==== The records ====

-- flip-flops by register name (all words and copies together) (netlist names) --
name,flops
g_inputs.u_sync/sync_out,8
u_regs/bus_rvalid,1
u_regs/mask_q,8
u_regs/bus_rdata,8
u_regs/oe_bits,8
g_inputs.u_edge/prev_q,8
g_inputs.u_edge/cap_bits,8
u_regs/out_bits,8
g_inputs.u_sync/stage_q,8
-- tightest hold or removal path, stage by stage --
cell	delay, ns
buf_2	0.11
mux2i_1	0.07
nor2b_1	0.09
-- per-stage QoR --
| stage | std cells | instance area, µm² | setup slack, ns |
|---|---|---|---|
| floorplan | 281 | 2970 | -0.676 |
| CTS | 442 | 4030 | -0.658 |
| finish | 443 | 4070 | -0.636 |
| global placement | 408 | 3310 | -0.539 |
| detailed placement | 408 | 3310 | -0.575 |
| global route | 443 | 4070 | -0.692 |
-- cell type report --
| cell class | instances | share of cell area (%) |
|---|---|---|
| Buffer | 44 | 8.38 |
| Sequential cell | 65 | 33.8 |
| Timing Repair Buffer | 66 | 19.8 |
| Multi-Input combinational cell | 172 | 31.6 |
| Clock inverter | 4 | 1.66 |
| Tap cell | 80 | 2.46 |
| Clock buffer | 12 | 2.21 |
**src/rtl/rxtrl_pkg.sv**
```systemverilog
// Shared types and constants for the receive status trailer appender.
// Assumes 8-bit stream bytes and a fixed 4-byte trailer layout.
package rxtrl_pkg;
    localparam int BYTE_W  = 8;
    localparam int LEN_W   = 12;
    localparam int TRL_N   = 4;
    localparam int IDX_W   = $clog2(TRL_N);

    typedef enum logic {ST_PASS, ST_TRAIL} st_t;

    typedef struct packed {
        logic ovf;
        logic col;
        logic fram;
        logic fcs;
    } flags_t;
endpackage

```
**src/rtl/rxtrl_len_track.sv**
```systemverilog
// Frame byte counter with saturation.
// Counts every byte taken from the first-byte marker onward. The count
// stops at its maximum, and a saturation flag records that bytes were lost.
// Assumes take is already qualified by the handshake.
module rxtrl_len_track #(
    parameter int LEN_W = 12
) (
    input  logic             clk,
    input  logic             rst_n,
    input  logic             take,
    input  logic             first,
    output logic [LEN_W-1:0] len_q,
    output logic [LEN_W-1:0] len_next,
    output logic             sat_q
);
    localparam logic [LEN_W-1:0] LEN_MAX = {LEN_W{1'b1}};

    logic [LEN_W-1:0] base;
    logic             at_max;
    logic             sat_next;

    // Next count and saturation state if the current byte is taken.
    always_comb begin
        base     = first ? '0 : len_q;
        at_max   = (base == LEN_MAX);
        len_next = at_max ? base : base + 1'b1;
        sat_next = (first ? 1'b0 : sat_q) | at_max;
    end

    // Register the count and the saturation flag on each taken byte.
    always_ff @(posedge clk) begin
        if (!rst_n) begin
            len_q <= '0;
            sat_q <= 1'b0;
        end else if (take) begin
            len_q <= len_next;
            sat_q <= sat_next;
        end
    end

    assert_len_sat_R6: assert property (@(posedge clk) disable iff (!rst_n)
        (take && !first && len_q == LEN_MAX) |=> (sat_q && len_q == LEN_MAX));

    assert_len_restart_R2: assert property (@(posedge clk) disable iff (!rst_n)
        (take && first) |=> (len_q == 1 && !sat_q));
endmodule

```
**src/rtl/rxtrl_flag_hold.sv**
```systemverilog
// Sticky error flags for one frame.
// While active, each strobe sets its flag. On clear, the flags restart
// from the strobes of the current cycle.
module rxtrl_flag_hold
    import rxtrl_pkg::*;
(
    input  logic   clk,
    input  logic   rst_n,
    input  logic   active,
    input  logic   clear,
    input  flags_t strb,
    output flags_t flags_q
);
    // Accumulate strobes while active and restart at a frame start.
    always_ff @(posedge clk) begin
        if (!rst_n)
            flags_q <= '0;
        else if (active)
            flags_q <= clear ? strb : (flags_q | strb);
    end

    assert_flag_clear_R9: assert property (@(posedge clk) disable iff (!rst_n)
        (active && clear && strb == '0) |=> (flags_q == '0));

    assert_flag_sticky_R9: assert property (@(posedge clk) disable iff (!rst_n)
        (!clear && flags_q.col) |=> flags_q.col);
endmodule

```
**src/rtl/rxtrl_stat_cnt.sv**
```systemverilog
// Wrapping statistic counter.
// Pulses wrap for one cycle after it rolls from all-ones to zero.
module rxtrl_stat_cnt #(
    parameter int W = 8
) (
    input  logic         clk,
    input  logic         rst_n,
    input  logic         inc,
    output logic [W-1:0] cnt_q,
    output logic         wrap_q
);
    localparam logic [W-1:0] CNT_MAX = {W{1'b1}};

    // Count events and flag the rollover.
    always_ff @(posedge clk) begin
        if (!rst_n) begin
            cnt_q  <= '0;
            wrap_q <= 1'b0;
        end else begin
            wrap_q <= inc && (cnt_q == CNT_MAX);
            if (inc)
                cnt_q <= cnt_q + 1'b1;
        end
    end

    assert_wrap_zero_R8: assert property (@(posedge clk) disable iff (!rst_n)
        wrap_q |-> (cnt_q == '0));

    assert_cnt_step_R8: assert property (@(posedge clk) disable iff (!rst_n)
        (inc && cnt_q != CNT_MAX) |=> (cnt_q == $past(cnt_q) + 1'b1 && !wrap_q));

    assert_cnt_idle_R8: assert property (@(posedge clk) disable iff (!rst_n)
        !inc |=> ($stable(cnt_q) && !wrap_q));
endmodule

```
**src/rtl/rxtrl_append.sv**
```systemverilog
// Receive frame status trailer appender (top).
// Passes frame bytes through and then places a 4-byte trailer in the
// stream: count low byte; flags with count high nibble; runt count;
// collision count. Assumes in_sof marks the first byte of each frame
// and in_eof its last byte.
module rxtrl_append
    import rxtrl_pkg::*;
#(
    parameter int RUNT_MIN = 64,
    parameter int STAT_W   = 8
) (
    input  logic              clk,
    input  logic              rst_n,
    input  logic              in_valid,
    input  logic [BYTE_W-1:0] in_data,
    input  logic              in_sof,
    input  logic              in_eof,
    output logic              in_ready,
    input  logic              err_ovf,
    input  logic              err_col,
    input  logic              err_fram,
    input  logic              err_fcs,
    output logic              out_valid,
    output logic [BYTE_W-1:0] out_data,
    output logic              out_last,
    input  logic              out_ready,
    output logic              runt_wrap,
    output logic              coll_wrap
);
    localparam int NSTAT = 2;
    localparam logic [IDX_W-1:0] LAST_IDX = IDX_W'(TRL_N - 1);

    st_t              st_q;
    logic [IDX_W-1:0] idx_q;
    logic             pass;
    logic             take;
    logic [LEN_W-1:0] len_q;
    logic [LEN_W-1:0] len_next;
    logic             sat_q;
    flags_t           strb;
    flags_t           flags_q;
    logic [NSTAT-1:0]             stat_inc;
    logic [NSTAT-1:0][STAT_W-1:0] stat_cnt;
    logic [NSTAT-1:0]             stat_wrap;

    // Handshake qualification and strobe bundling.
    always_comb begin
        pass = (st_q == ST_PASS);
        take = pass && in_valid && out_ready;
        strb = '{ovf: err_ovf, col: err_col, fram: err_fram, fcs: err_fcs};
        stat_inc[0] = take && in_eof && (len_next < LEN_W'(RUNT_MIN));
        stat_inc[1] = pass && err_col;
    end

    rxtrl_len_track #(.LEN_W(LEN_W)) u_len (
        .clk      (clk),
        .rst_n    (rst_n),
        .take     (take),
        .first    (in_sof),
        .len_q    (len_q),
        .len_next (len_next),
        .sat_q    (sat_q)
    );

    rxtrl_flag_hold u_flags (
        .clk     (clk),
        .rst_n   (rst_n),
        .active  (pass),
        .clear   (take && in_sof),
        .strb    (strb),
        .flags_q (flags_q)
    );

    for (genvar g = 0; g < NSTAT; g++) begin : g_stat
        rxtrl_stat_cnt #(.W(STAT_W)) u_cnt (
            .clk    (clk),
            .rst_n  (rst_n),
            .inc    (stat_inc[g]),
            .cnt_q  (stat_cnt[g]),
            .wrap_q (stat_wrap[g])
        );
    end

    assign runt_wrap = stat_wrap[0];
    assign coll_wrap = stat_wrap[1];

    // Sequence frame pass-through and the trailer bytes.
    always_ff @(posedge clk) begin
        if (!rst_n) begin
            st_q  <= ST_PASS;
            idx_q <= '0;
        end else if (pass) begin
            if (take && in_eof) begin
                st_q  <= ST_TRAIL;
                idx_q <= '0;
            end
        end else if (out_ready) begin
            if (idx_q == LAST_IDX)
                st_q <= ST_PASS;
            idx_q <= idx_q + 1'b1;
        end
    end

    // Output mux: frame byte or trailer byte selected by index.
    always_comb begin
        in_ready  = pass && out_ready;
        out_valid = pass ? in_valid : 1'b1;
        out_last  = !pass && (idx_q == LAST_IDX);
        out_data  = in_data;
        if (!pass) begin
            case (idx_q)
                2'd0:    out_data = len_q[BYTE_W-1:0];
                2'd1:    out_data = {flags_q.ovf | sat_q, flags_q.col,
                                     flags_q.fram, flags_q.fcs,
                                     len_q[LEN_W-1:BYTE_W]};
                2'd2:    out_data = stat_cnt[0];
                default: out_data = stat_cnt[1];
            endcase
        end
    end

    assert_trail_hold_R7: assert property (@(posedge clk) disable iff (!rst_n)
        (!pass && !out_ready) |=> (out_valid && $stable(out_data) && $stable(out_last)));

    assert_trail_single_R5: assert property (@(posedge clk) disable iff (!rst_n)
        (out_valid && out_last && out_ready) |=> !out_last);

    assert_trail_follows_R5: assert property (@(posedge clk) disable iff (!rst_n)
        (in_valid && in_ready && in_eof) |=> (out_valid && !in_ready));
endmodule

```
[src/rtl/slice_mul_pkg.sv]
package slice_mul_pkg;

   typedef enum logic [1:0] {
      PH_IDLE = 2'd0,
      PH_RUN  = 2'd1,
      PH_DONE = 2'd2
   } phase_e;

   // partial-product generator variants
   localparam int PP_ROWS   = 0;
   localparam int PP_NATIVE = 1;

   function automatic int steps_for(input int a_w, input int k);
      return (a_w + k - 1) / k;
   endfunction

endpackage

[src/rtl/slice_mul_ctrl.sv]
module slice_mul_ctrl
   import slice_mul_pkg::*;
#(
   parameter int STEPS = 4
) (
   input  logic clk,
   input  logic rst_n,
   input  logic start,
   output logic run,
   output logic fin
);

   localparam int CNT_W = $clog2(STEPS + 1);

   phase_e            ph_q;
   logic [CNT_W-1:0]  left_q;

   always_ff @(posedge clk or negedge rst_n) begin
      if (!rst_n) begin
         ph_q   <= PH_IDLE;
         left_q <= '0;
      end else if (start) begin
         ph_q   <= PH_RUN;
         left_q <= CNT_W'(STEPS);
      end else if (ph_q == PH_RUN) begin
         left_q <= left_q - 1'b1;
         if (left_q == CNT_W'(1)) begin
            ph_q <= PH_DONE;
         end
      end
   end

   assign run = (ph_q == PH_RUN);
   assign fin = (ph_q == PH_DONE);

endmodule

[src/rtl/slice_mul_opshift.sv]
module slice_mul_opshift #(
   parameter int A_W   = 14,
   parameter int B_W   = 12,
   parameter int K     = 4,
   parameter int A_PAD = 16,
   parameter int P_W   = 26
) (
   input  logic             clk,
   input  logic             rst_n,
   input  logic             load,
   input  logic             adv,
   input  logic [A_W-1:0]   a_in,
   input  logic [B_W-1:0]   b_in,
   output logic [K-1:0]     digit,
   output logic [P_W-1:0]   mcand
);

   logic [A_PAD-1:0] a_q;
   logic [P_W-1:0]   b_q;

   // A walks down by K, B walks up by K: the slice and its weight stay aligned
   always_ff @(posedge clk or negedge rst_n) begin
      if (!rst_n) begin
         a_q <= '0;
         b_q <= '0;
      end else if (load) begin
         a_q <= A_PAD'(a_in);
         b_q <= P_W'(b_in);
      end else if (adv) begin
         a_q <= a_q >> K;
         b_q <= b_q << K;
      end
   end

   assign digit = a_q[K-1:0];
   assign mcand = b_q;

endmodule

[src/rtl/slice_mul_pp.sv]
module slice_mul_pp
   import slice_mul_pkg::*;
#(
   parameter int P_W   = 26,
   parameter int K     = 4,
   parameter int STYLE = PP_ROWS
) (
   input  logic [P_W-1:0] mcand,
   input  logic [K-1:0]   digit,
   output logic [P_W-1:0] pp
);

   generate
      if (K == 1) begin : g_gate
         assign pp = digit[0] ? mcand : '0;
      end else if (STYLE == PP_NATIVE) begin : g_native
         assign pp = mcand * P_W'(digit);
      end else begin : g_rows
         logic [P_W-1:0] row [K];
         for (genvar r = 0; r < K; r++) begin : g_row
            assign row[r] = digit[r] ? (mcand << r) : '0;
         end
         always_comb begin
            pp = '0;
            for (int r = 0; r < K; r++) begin
               pp = pp + row[r];
            end
         end
      end
   endgenerate

endmodule

[src/rtl/slice_mul_seq.sv]
module slice_mul_seq
   import slice_mul_pkg::*;
#(
   parameter int A_W      = 14,
   parameter int B_W      = 12,
   parameter int K        = 4,
   parameter int PP_STYLE = PP_ROWS
) (
   input  logic                 clk,
   input  logic                 rst_n,
   input  logic                 start_i,
   input  logic [A_W-1:0]       a_i,
   input  logic [B_W-1:0]       b_i,
   output logic [A_W+B_W-1:0]   prod_o,
   output logic                 done_o
);

   localparam int STEPS = steps_for(A_W, K);
   localparam int A_PAD = STEPS * K;
   localparam int P_W   = A_W + B_W;

   generate
      if (A_W < 1 || B_W < 1) begin : g_bad_width
         $error("slice_mul_seq: operand widths must be at least 1");
      end
      if (K < 1 || K > A_W) begin : g_bad_k
         $error("slice_mul_seq: K must lie between 1 and A_W");
      end
      if (PP_STYLE != PP_ROWS && PP_STYLE != PP_NATIVE) begin : g_bad_style
         $error("slice_mul_seq: unknown partial-product style");
      end
   endgenerate

   logic             busy;
   logic             fin;
   logic [K-1:0]     digit;
   logic [P_W-1:0]   mcand;
   logic [P_W-1:0]   pp;
   logic [P_W-1:0]   prod_q;

   slice_mul_ctrl #(
      .STEPS (STEPS)
   ) u_ctrl (
      .clk   (clk),
      .rst_n (rst_n),
      .start (start_i),
      .run   (busy),
      .fin   (fin)
   );

   slice_mul_opshift #(
      .A_W   (A_W),
      .B_W   (B_W),
      .K     (K),
      .A_PAD (A_PAD),
      .P_W   (P_W)
   ) u_ops (
      .clk   (clk),
      .rst_n (rst_n),
      .load  (start_i),
      .adv   (busy),
      .a_in  (a_i),
      .b_in  (b_i),
      .digit (digit),
      .mcand (mcand)
   );

   slice_mul_pp #(
      .P_W   (P_W),
      .K     (K),
      .STYLE (PP_STYLE)
   ) u_pp (
      .mcand (mcand),
      .digit (digit),
      .pp    (pp)
   );

   always_ff @(posedge clk or negedge rst_n) begin
      if (!rst_n) begin
         prod_q <= '0;
      end else if (start_i) begin
         prod_q <= '0;
      end else if (busy) begin
         prod_q <= prod_q + pp;
      end
   end

   assign prod_o = prod_q;
   assign done_o = fin;

endmodule

[config.mk]
export PLATFORM = sky130hd
export DESIGN_NAME = slice_mul_seq
export DESIGN_NICKNAME = d
export VERILOG_FILES = /design/src/rtl/slice_mul_pkg.sv /design/src/rtl/slice_mul_ctrl.sv /design/src/rtl/slice_mul_opshift.sv /design/src/rtl/slice_mul_pp.sv /design/src/rtl/slice_mul_seq.sv
export SDC_FILE = /design/constraint.sdc
export NUM_CORES = 1
export LEC_CHECK = 0
export BUFFER_PORTS_ARGS = -buffer_cell sky130_fd_sc_hd__buf_2
export CORE_UTILIZATION = 62
export CTS_CLUSTER_SIZE = 16
export DETAILED_ROUTE_END_ITERATION = 10
export PLACE_DENSITY = 0.9
export RECOVER_POWER = 50
export SLEW_MARGIN = 25
export SYNTH_ARGS = -nofsm -noshare
export SYNTH_HDL_FRONTEND = slang
export SYNTH_SLANG_ARGS = --single-unit
[constraint.sdc]
create_clock -name clk -period 6.25 [get_ports clk]
set_input_delay 0.9375 -clock clk [delete_from_list [all_inputs] [get_ports clk]]
set_output_delay 0.9375 -clock clk [all_outputs]
set_load 0.1 [all_outputs]
== Word level (Yosys, flattened, before mapping) ==
Index checks and enable logic that the tools add are counted.

* Order comparisons: 0
* Bitwise operators: 0
* Muxes and demuxes: 15
* Equal/unequal tests: 3
* Shift-type cells: 0
* Reduce and logical (&&, ||, !) cells: 3
* Divide/modulo/power cells: 0
* $add $sub $neg: 5
* Multiply operators: 0

{| class="wikitable"
|+ Operators with widths
! operator !! number
|-
| 26-bit 2-to-1 mux || 8
|-
| 26-bit adder || 4
|-
| 16-bit 2-to-1 mux || 2
|-
| 2-bit 2-to-1 mux || 3
|-
| 3-bit 2-to-1 mux || 2
|-
| 2-bit nonzero test || 2
|-
| 3-bit by 1-bit == test with 1-bit output (second input constant) || 1
|-
| 3-bit by 1-bit subtractor with 3-bit output (second input constant) || 1
|-
| 2-bit by 1-bit == test with 1-bit output (second input constant) || 1
|-
| 2-bit == test (second input constant) || 1
|-
| 2-bit AND reduction || 1
|}

* Input bits: 29
* Word-level logic and storage cells: 31
* Memories: 0
* Latch bits: 0
* Memory bits (read-only): 0
* RAM bits: 0
* Register bits after elaboration: 73

== Logic depth before layout (Yosys ltp) ==
* Word-level depth: 7
* Mapped depth: 18

== By module ==
From an unflattened synthesis, not the netlist that was laid out.

* Cell total of the unflattened synthesis: 874
* Area total of the unflattened synthesis: 7449.6 um^2

{| class="wikitable"
|+ Modules (own cells, without submodules)
! module !! sequential area each (um^2) !! cells each !! area an instance (um^2) !! times used
|-
| slice_mul_pp || 0.0 || 407 || 2970.3 || 1
|-
| slice_mul_seq || 650.6 || 281 || 2413.6 || 1
|-
| slice_mul_opshift || 1001.0 || 162 || 1796.7 || 1
|-
| slice_mul_ctrl || 125.1 || 24 || 269.0 || 1
|}

== Worst setup path before layout ==
Ideal clock, no wire load.

* Path type: reg2reg
* Start point: reg prod_q[3], in the netlist prod_o[3]
* End point: reg prod_q[25], in the netlist prod_o[25]
* Arrival: 4.912 ns
* Library setup time: 0.129 ns
* Slack: 1.209 ns
* Cell stages (with the launch flop): 18
* Buffers on the path: 0
* Path through: dfrtp_1 -> inv_1 -> fa_1 -> inv_1 -> fa_1 -> inv_1 -> fa_1 -> inv_1 -> ha_1 -> fa_1 -> a211oi_1 -> o21ai_1 -> a211oi_2 -> o221ai_2 -> a41oi_2 -> nor2_1 -> a41oi_1 -> nand3_1

* Word-level cells in the longest chain between the ends: 3

{| class="wikitable"
|+ Ends and longest elaborated chain
! item !! line !! RTL
|-
| start, declared || slice_mul_seq.sv:39 || <nowiki>logic [P_W-1:0] prod_q;</nowiki>
|-
| start signal, assigned || slice_mul_seq.sv:84 || <nowiki>prod_q <= prod_q + pp;</nowiki>
|-
| 26-bit adder || slice_mul_seq.sv:84 ||
|-
| 26-bit 2-to-1 mux || slice_mul_seq.sv:83 || <nowiki>end else if (busy) begin</nowiki>
|-
| 26-bit 2-to-1 mux || slice_mul_seq.sv:81 || <nowiki>end else if (start_i) begin</nowiki>
|}

No other way between the ends. The select of a mux whose other input is x is not followed.
A chain may end at the register's enable or synchronous reset.

== Worst setup path in the final report ==
* Start point: reg u_ops.a_q[1]
* End point: reg prod_q[25], in the netlist prod_o[25]

* Word-level cells in the longest chain between the ends: 7

{| class="wikitable"
|+ Ends and longest elaborated chain
! item !! line !! RTL
|-
| start, declared || slice_mul_opshift.sv:18 || <nowiki>logic [A_PAD-1:0] a_q;</nowiki>
|-
| start signal, assigned || slice_mul_opshift.sv:27 || <nowiki>a_q <= A_PAD'(a_in);</nowiki>
|-
| start signal, assigned || slice_mul_opshift.sv:30 || <nowiki>a_q <= a_q >> K;</nowiki>
|-
| 26-bit 2-to-1 mux || slice_mul_pp.sv:21 || <nowiki>assign row[r] = digit[r] ? (mcand << r) : '0;</nowiki>
|-
| 26-bit adder (3 in series) || slice_mul_pp.sv:26 || <nowiki>pp = pp + row[r];</nowiki>
|-
| 26-bit adder || slice_mul_seq.sv:84 ||
|-
| 26-bit 2-to-1 mux || slice_mul_seq.sv:83 ||
|-
| 26-bit 2-to-1 mux || slice_mul_seq.sv:81 ||
|}

No other way between the ends. The select of a mux whose other input is x is not followed.

==> qor.yml <==
global_routing:
  grt_pass1_wl_mm: 25.1
  antenna_found_initial: 0
  grt_max_degree: 84
  grt_util_all_layers_pct: 28.8
  grt_pass1_vias: 5490
  grt-ovfl-total: 0
setup_path:
  worstPathCellList: "nand2_1 -> fa_1 -> fa_1 -> fa_1 -> inv_1 -> ha_1 -> fa_1 -> a211oi_1 -> o21ai_1 -> a211oi_2 -> o221ai_2 -> a41oi_2 -> nor2_1 -> a41oi_1 -> nand3_1"
  slowest_stage: "dfrtp_1"
  cp_data_arrival_time_ns: 5.43
  slowest_delay_ns: 0.86
  end_kind: "flip-flop"
  critPathMaxFanout: 26
  crit_path_frequent_cell: "fa_1"
  cp-start-kind: "flip-flop"
  cp.required_ns: 6.48
  path_class: "reg -> reg"
floorplanning:
  die_h_microns: 104
  start_util_pct: 63.5
  coreArea_sq_um: 10200
  pin_count: 56
  chipWidth_microns: 104
  dieArea_sq_um: 10900
  std_cell_rows: 37
placement:
  place.gp.congestion: 0.864
  dpl.hpwl_mm: 10.4
  place_area_sq_um: 6880
  port_buffers: 55
synthesis:
  seq_area_frac_synth_pct: 27.3
  synth_cells: 783
  synth.area.top_cells: "dfrtp_1 (27%), fa_1 (22%), nand2_1 (10%)"
  synth_top_cell_by_area: "dfrtp_1"
  ys.flop_type: "dfrtp_1"
  synth_edf_count: 0
  synth_top_area_share_pct: 27.3
  syn-cell-area_sq_um: 6500
  ys_warn_count: 0
  async_flop_share_pct: 100
  synth_cell_types: 51
  ys_ff_latch: 71
  syn-mean-instance-area_sq_um: 8.30
  synth_nets: 909
  ys_top_cells_by_count: "nand2_1 (174), inv_1 (161), dfrtp_1 (71), fa_1 (70), a21oi_1 (53)"
  yosys.cell_count.top_type: "nand2_1"
cts:
  cts_resized: 0
  post_cts_buffers: 0
  postCtsHoldBufs: 0
  cts_tree: "built"
  cts.sinks: 71
  htree_levels: 3
  clock_latency_ns: 0.35
  clock_path_buffers: 2
  cts_made_buffers: 9
  cts.clk_slew.worst_paths_ns: 0.08
  clk_root_buffer_cell: "clkbuf_8"
route:
  wire_per_inst_microns: 15.1
  drt.antenna.violating_nets: 0
  via_per_inst: 5.64
  drc: 0
  drtIter0Drc: 388
  vias: 5438
  postRouteWirelength_mm: 14.6
  first_pass_iters: 5
timing:
  rsz0062_at_grt: "false"
  worst_pin_slew_ns: 3.85
  post-route-period-util_pct: 83.2
  min_period_ns: 5.20
  max-slew-margin-rel_pct: -157
  setup_tns_ns: 0
  setup_viol: 0
  drv_slew: 197
  skew_ns: 0.00788
  clock.fmax_ghz: 0.192
  hold_viol: 0
power:
  p_total_mw: 3.35
  vdd_drop_max_v: 0.000265
  powerDensity_nw_per_um2: 471
  leakage_nw: 3.68
finish:
  nFillCells: 768
  drive_gt1_share_pct: 10.0
  nNetsFinal: 949
  regArea_sq_um: 1780
  area_delta_synth_final_pct: 9.26
  antenna_cells: 0
  multiInputGateArea_sq_um: 4010
  final_cell_area_sq_um: 7100
outcome:
  status: "finished with violations"
  violations: "max-capacitance violations, max-slew violations"
flow_run:
  maxCapViolations: 3
min_path:
  hold_path_class: "reg -> reg"
[routing by layer]
metal  GRT usage, %  vias up  part of all wire [%]
met5              0        -                     0
met4           8.16        0                   1.5
met3           3.57       25                   6.2
met2           49.8      221                    50
met1           38.0     2670                    42
li1               -     2522                     -
[critical path, delay by kind of cell, from the launching register on]
kind            cells  cell delay, ns
buf+inv             1            0.06
simple gates        3            0.32
flops               1            0.86
compound gates      6            1.72
fa+ha+maj           5            2.13
[cells in the final DEF, fill, tap and decap left out, types with 3 or more instances in the layout]
| cell | n |
|---|---|
| o21ai_0 | 36 |
| nor3_1 | 9 |
| clkbuf_8 | 11 |
| and2_1 | 28 |
| o31ai_1 | 5 |
| nor2_1 | 15 |
| nand3_1 | 7 |
| o21bai_1 | 3 |
| xor2_1 | 4 |
| fa_1 | 70 |
| inv_1 | 161 |
| nand4_1 | 3 |
| buf_2 | 53 |
| mux2i_1 | 20 |
| a211oi_1 | 5 |
| nand2_1 | 174 |
| a21o_1 | 3 |
| a31oi_1 | 4 |
| ha_1 | 27 |
| buf_4 | 4 |
| dfrtp_1 | 71 |
| a21oi_1 | 53 |
| xnor2_1 | 14 |
| clkbuf_1 | 4 |
[metrics by stage]
step	hold slack (ns)	util [%]	setup slack, ns	std cells
floorplan	0.480	-	1.21	783
global placement	0.492	67.2	1.39	948
detailed placement	0.502	67.2	1.24	948
CTS	0.521	69.5	1.16	964
global route	0.541	69.4	0.791	964
finish	0.526	69.4	1.05	964
[registers in the layout, indices dropped and copies added, names as in the netlist]
| name | flops |
|---|---|
| u_ops.mcand | 26 |
| u_ctrl.ph_q | 2 |
| u_ops.a_q | 14 |
| prod_o | 26 |
| u_ctrl.left_q | 3 |
[layout make-up]
class | count | area share (%)
clock buffers | 11 | 2.13
clock inverters | 5 | 1.13
inverters | 161 | 8.51
multi-input cells | 519 | 56.4
flip-flops and latches | 71 | 25.0
well taps | 136 | 2.40
repair buffers | 61 | 4.37
[final timing paths]
| kind | cells past startpoint | slack, ns | start | to |
|---|---|---|---|---|
| max in group asynchronous | 1 | 2.18 | rst_n | prod_o[22]$_DFFE_PN0P_ |
| min in group asynchronous | 1 | 1.91 | rst_n | u_ops.mcand[0]$_DFFE_PN0P_ |
| hold reg to reg | 2 | 0.53 | u_ctrl.left_q[1]$_DFFE_PN0P_ | u_ctrl.left_q[1]$_DFFE_PN0P_ |
| setup reg to reg | 15 | 1.05 | u_ops.a_q[1]$_DFFE_PN0P_ | prod_o[25]$_DFFE_PN0P_ |
| setup / recovery | 15 | 1.05 | u_ops.a_q[1]$_DFFE_PN0P_ | prod_o[25]$_DFFE_PN0P_ |
| hold / removal | 2 | 0.53 | u_ctrl.left_q[1]$_DFFE_PN0P_ | u_ctrl.left_q[1]$_DFFE_PN0P_ |
[where the power goes]
group	switching, mW	internal, mW
Combinational	1.50	0.702
Sequential	0.131	0.572
Clock	0.194	0.246
Total	1.83	1.52
[cell families (layout without fill, tap and decap cells)]
| group | count (synthesis) | count (layout) | synth area share [%] |
|---|---|---|---|
| compound gates | 134 | 134 | 12.6 |
| simple gates | 250 | 250 | 16.6 |
| buf+inv | 193 | 238 | 11.1 |
| mux | 20 | 20 | 3.08 |
| flops | 71 | 71 | 27.3 |
| xor+xnor | 18 | 18 | 2.43 |
| fa+ha+maj | 97 | 97 | 26.8 |
Power figures use the tool's default switching activity.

====

> _Instructions for the task_:
Repeat every line of the data word for word until you have repeated the line that contains "2970 | -0.676 |", which is the last one to include.

> _Task output_:
-- flip-flops by register name (all words and copies together) (netlist names) --
name,flops
g_inputs.u_sync/sync_out,8
u_regs/bus_rvalid,1
u_regs/mask_q,8
u_regs/bus_rdata,8
u_regs/oe_bits,8
g_inputs.u_edge/prev_q,8
g_inputs.u_edge/cap_bits,8
u_regs/out_bits,8
g_inputs.u_sync/stage_q,8
-- tightest hold or removal path, stage by stage --
cell	delay, ns
buf_2	0.11
mux2i_1	0.07
nor2b_1	0.09
-- per-stage QoR --
| stage | std cells | instance area, µm² | setup slack, ns |
|---|---|---|---|
| floorplan | 281 | 2970 | -0.676 |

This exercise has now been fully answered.